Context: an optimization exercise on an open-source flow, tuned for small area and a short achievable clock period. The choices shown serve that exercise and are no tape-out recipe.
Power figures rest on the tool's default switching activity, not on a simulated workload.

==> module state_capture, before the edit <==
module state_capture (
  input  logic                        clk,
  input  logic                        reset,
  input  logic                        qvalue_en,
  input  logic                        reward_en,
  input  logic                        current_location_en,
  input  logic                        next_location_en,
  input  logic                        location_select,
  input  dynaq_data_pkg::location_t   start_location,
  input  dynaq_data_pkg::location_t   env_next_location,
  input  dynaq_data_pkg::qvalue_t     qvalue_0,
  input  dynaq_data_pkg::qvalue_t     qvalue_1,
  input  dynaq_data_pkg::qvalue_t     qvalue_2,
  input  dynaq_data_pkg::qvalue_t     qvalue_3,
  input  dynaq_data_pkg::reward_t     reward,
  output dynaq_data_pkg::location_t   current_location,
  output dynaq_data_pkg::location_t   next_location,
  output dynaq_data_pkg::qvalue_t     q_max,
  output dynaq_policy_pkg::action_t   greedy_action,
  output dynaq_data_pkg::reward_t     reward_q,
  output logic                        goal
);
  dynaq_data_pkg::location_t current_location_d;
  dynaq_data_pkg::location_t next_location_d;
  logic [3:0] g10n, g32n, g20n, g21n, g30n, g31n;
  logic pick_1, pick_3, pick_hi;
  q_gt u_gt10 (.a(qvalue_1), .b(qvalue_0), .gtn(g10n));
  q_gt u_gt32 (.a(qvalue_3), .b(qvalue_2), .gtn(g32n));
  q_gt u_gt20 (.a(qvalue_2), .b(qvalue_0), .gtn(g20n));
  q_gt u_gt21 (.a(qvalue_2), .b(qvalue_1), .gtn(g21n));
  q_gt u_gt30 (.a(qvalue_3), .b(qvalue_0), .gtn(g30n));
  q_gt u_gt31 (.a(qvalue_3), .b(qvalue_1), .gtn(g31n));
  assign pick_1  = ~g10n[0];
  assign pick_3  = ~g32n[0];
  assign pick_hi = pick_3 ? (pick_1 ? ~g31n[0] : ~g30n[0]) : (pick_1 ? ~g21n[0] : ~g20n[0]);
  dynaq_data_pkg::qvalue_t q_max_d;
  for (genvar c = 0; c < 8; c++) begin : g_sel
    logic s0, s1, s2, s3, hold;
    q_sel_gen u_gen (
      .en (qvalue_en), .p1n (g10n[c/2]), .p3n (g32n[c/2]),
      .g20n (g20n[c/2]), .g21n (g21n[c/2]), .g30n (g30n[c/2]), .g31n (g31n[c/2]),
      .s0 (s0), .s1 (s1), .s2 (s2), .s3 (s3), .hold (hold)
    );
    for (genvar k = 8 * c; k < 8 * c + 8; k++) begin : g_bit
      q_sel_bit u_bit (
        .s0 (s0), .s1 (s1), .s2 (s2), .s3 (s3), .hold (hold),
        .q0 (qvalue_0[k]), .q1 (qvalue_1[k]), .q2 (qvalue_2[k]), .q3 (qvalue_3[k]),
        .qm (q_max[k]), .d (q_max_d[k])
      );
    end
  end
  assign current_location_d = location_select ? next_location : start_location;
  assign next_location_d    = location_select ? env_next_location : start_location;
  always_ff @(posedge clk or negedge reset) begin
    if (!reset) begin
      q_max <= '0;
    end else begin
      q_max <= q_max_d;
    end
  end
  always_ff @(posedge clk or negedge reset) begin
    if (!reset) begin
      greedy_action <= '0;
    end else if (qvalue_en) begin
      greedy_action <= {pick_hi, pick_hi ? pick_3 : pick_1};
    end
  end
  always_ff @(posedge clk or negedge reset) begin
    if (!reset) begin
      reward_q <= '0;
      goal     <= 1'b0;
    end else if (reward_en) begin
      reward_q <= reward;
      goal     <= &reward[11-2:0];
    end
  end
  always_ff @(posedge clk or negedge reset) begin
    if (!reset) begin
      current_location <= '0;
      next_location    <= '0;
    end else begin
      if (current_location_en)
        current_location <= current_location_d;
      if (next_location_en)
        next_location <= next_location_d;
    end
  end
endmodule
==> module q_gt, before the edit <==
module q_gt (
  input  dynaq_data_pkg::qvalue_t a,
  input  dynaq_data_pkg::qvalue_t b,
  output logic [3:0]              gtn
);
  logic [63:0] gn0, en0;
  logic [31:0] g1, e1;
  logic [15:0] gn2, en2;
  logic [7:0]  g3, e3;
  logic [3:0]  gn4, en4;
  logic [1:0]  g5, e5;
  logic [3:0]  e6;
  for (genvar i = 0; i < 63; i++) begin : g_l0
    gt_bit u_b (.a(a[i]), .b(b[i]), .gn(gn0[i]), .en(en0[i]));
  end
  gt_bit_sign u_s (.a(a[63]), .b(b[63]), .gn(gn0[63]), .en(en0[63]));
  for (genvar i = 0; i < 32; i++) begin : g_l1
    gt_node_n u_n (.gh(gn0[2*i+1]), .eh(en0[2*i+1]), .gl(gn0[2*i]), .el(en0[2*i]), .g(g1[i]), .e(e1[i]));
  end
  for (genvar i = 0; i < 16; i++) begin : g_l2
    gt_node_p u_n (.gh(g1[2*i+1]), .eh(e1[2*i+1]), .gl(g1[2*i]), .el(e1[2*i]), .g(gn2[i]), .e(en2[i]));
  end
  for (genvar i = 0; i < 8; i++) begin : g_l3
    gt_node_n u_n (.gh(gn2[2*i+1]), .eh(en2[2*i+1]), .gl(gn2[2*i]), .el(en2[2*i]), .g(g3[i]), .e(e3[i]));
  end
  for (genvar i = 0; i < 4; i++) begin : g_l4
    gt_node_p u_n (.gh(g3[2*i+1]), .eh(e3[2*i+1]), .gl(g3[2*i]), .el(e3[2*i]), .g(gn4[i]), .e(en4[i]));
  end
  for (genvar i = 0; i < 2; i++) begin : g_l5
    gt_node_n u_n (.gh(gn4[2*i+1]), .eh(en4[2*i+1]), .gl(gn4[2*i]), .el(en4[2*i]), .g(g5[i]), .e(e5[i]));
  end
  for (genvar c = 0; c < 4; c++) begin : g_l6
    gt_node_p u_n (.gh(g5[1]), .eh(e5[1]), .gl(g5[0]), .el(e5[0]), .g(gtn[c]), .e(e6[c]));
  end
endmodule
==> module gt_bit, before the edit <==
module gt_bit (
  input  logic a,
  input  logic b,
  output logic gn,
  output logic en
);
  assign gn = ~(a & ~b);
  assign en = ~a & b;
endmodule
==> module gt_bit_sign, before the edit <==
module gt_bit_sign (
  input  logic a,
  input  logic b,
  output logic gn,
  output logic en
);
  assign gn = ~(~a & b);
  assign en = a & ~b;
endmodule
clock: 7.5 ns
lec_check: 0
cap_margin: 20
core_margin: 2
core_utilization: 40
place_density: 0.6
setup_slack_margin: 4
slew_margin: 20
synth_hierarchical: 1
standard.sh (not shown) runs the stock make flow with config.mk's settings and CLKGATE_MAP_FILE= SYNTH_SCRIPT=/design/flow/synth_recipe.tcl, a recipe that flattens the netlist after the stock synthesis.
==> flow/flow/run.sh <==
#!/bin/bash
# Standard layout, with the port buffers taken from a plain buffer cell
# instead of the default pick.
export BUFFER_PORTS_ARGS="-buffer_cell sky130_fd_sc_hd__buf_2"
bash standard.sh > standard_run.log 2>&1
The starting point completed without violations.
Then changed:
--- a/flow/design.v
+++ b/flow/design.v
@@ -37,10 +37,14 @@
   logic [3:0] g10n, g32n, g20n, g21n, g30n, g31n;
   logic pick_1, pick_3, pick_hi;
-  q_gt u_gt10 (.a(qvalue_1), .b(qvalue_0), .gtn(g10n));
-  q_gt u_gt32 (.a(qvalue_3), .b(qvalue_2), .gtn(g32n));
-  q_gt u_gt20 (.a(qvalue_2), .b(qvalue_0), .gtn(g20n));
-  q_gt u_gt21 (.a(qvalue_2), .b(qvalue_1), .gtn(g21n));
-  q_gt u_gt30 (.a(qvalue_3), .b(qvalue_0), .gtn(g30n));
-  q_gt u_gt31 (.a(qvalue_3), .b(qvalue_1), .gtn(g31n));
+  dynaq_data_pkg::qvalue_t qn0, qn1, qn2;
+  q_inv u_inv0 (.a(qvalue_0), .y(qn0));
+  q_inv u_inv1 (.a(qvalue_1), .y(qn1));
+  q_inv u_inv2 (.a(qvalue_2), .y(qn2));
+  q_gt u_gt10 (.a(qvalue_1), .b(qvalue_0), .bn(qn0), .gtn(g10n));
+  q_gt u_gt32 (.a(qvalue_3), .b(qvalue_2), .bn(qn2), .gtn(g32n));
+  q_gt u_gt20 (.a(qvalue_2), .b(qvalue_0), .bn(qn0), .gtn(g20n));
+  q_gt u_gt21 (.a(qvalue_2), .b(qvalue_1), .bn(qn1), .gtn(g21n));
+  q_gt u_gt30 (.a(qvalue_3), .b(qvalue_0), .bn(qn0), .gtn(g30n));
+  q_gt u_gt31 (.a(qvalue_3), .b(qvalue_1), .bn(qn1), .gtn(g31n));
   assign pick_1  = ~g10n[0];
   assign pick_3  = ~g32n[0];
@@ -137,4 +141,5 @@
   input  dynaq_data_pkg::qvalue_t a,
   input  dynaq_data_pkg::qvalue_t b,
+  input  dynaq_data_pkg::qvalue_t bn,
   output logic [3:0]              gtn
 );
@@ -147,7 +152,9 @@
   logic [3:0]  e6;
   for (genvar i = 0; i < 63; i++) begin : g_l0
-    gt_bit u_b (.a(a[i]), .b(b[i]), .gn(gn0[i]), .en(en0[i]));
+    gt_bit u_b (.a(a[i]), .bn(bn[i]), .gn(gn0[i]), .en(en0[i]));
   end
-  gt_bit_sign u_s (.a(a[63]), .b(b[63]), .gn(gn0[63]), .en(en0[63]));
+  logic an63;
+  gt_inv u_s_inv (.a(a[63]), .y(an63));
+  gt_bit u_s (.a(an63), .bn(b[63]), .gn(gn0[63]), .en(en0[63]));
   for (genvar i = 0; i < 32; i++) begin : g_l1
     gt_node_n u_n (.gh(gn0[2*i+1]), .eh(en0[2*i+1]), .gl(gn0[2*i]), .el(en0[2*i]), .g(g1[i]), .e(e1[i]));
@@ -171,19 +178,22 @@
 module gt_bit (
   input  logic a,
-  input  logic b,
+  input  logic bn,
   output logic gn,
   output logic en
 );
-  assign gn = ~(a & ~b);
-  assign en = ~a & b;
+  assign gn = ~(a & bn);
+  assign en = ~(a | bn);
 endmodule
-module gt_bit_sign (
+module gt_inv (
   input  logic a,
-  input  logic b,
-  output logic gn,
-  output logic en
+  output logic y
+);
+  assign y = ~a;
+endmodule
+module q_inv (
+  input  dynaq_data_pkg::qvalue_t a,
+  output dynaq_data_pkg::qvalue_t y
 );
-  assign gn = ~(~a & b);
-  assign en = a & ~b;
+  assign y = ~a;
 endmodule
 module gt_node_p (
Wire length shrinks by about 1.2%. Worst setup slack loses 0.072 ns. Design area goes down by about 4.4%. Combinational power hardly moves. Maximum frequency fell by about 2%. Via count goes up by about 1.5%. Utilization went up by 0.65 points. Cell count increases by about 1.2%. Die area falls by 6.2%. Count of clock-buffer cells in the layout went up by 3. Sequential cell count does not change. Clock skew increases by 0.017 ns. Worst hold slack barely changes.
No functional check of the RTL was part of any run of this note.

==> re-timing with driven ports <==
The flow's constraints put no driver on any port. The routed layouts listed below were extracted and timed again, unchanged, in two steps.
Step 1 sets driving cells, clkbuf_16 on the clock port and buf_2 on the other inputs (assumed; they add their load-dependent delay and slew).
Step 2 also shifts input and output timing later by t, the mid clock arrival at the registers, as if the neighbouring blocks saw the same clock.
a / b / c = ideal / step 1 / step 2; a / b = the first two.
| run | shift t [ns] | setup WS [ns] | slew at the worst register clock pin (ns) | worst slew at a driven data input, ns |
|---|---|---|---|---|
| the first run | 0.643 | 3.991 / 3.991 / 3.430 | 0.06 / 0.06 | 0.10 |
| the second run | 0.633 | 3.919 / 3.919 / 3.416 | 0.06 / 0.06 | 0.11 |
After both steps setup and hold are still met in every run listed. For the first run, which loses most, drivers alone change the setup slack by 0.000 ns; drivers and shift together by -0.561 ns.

*-*-*

_Task objective_: Write down again the exact lines running from the beginning of the data to the line containing "(g20n[c/2]), .g21n (g21n[c/2]), .g30n", with both ends included.

_Solved exercise_:
Context: an optimization exercise on an open-source flow, tuned for small area and a short achievable clock period. The choices shown serve that exercise and are no tape-out recipe.
Power figures rest on the tool's default switching activity, not on a simulated workload.

==> module state_capture, before the edit <==
module state_capture (
  input  logic                        clk,
  input  logic                        reset,
  input  logic                        qvalue_en,
  input  logic                        reward_en,
  input  logic                        current_location_en,
  input  logic                        next_location_en,
  input  logic                        location_select,
  input  dynaq_data_pkg::location_t   start_location,
  input  dynaq_data_pkg::location_t   env_next_location,
  input  dynaq_data_pkg::qvalue_t     qvalue_0,
  input  dynaq_data_pkg::qvalue_t     qvalue_1,
  input  dynaq_data_pkg::qvalue_t     qvalue_2,
  input  dynaq_data_pkg::qvalue_t     qvalue_3,
  input  dynaq_data_pkg::reward_t     reward,
  output dynaq_data_pkg::location_t   current_location,
  output dynaq_data_pkg::location_t   next_location,
  output dynaq_data_pkg::qvalue_t     q_max,
  output dynaq_policy_pkg::action_t   greedy_action,
  output dynaq_data_pkg::reward_t     reward_q,
  output logic                        goal
);
  dynaq_data_pkg::location_t current_location_d;
  dynaq_data_pkg::location_t next_location_d;
  logic [3:0] g10n, g32n, g20n, g21n, g30n, g31n;
  logic pick_1, pick_3, pick_hi;
  q_gt u_gt10 (.a(qvalue_1), .b(qvalue_0), .gtn(g10n));
  q_gt u_gt32 (.a(qvalue_3), .b(qvalue_2), .gtn(g32n));
  q_gt u_gt20 (.a(qvalue_2), .b(qvalue_0), .gtn(g20n));
  q_gt u_gt21 (.a(qvalue_2), .b(qvalue_1), .gtn(g21n));
  q_gt u_gt30 (.a(qvalue_3), .b(qvalue_0), .gtn(g30n));
  q_gt u_gt31 (.a(qvalue_3), .b(qvalue_1), .gtn(g31n));
  assign pick_1  = ~g10n[0];
  assign pick_3  = ~g32n[0];
  assign pick_hi = pick_3 ? (pick_1 ? ~g31n[0] : ~g30n[0]) : (pick_1 ? ~g21n[0] : ~g20n[0]);
  dynaq_data_pkg::qvalue_t q_max_d;
  for (genvar c = 0; c < 8; c++) begin : g_sel
    logic s0, s1, s2, s3, hold;
    q_sel_gen u_gen (
      .en (qvalue_en), .p1n (g10n[c/2]), .p3n (g32n[c/2]),
      .g20n (g20n[c/2]), .g21n (g21n[c/2]), .g30n (g30n[c/2]), .g31n (g31n[c/2]),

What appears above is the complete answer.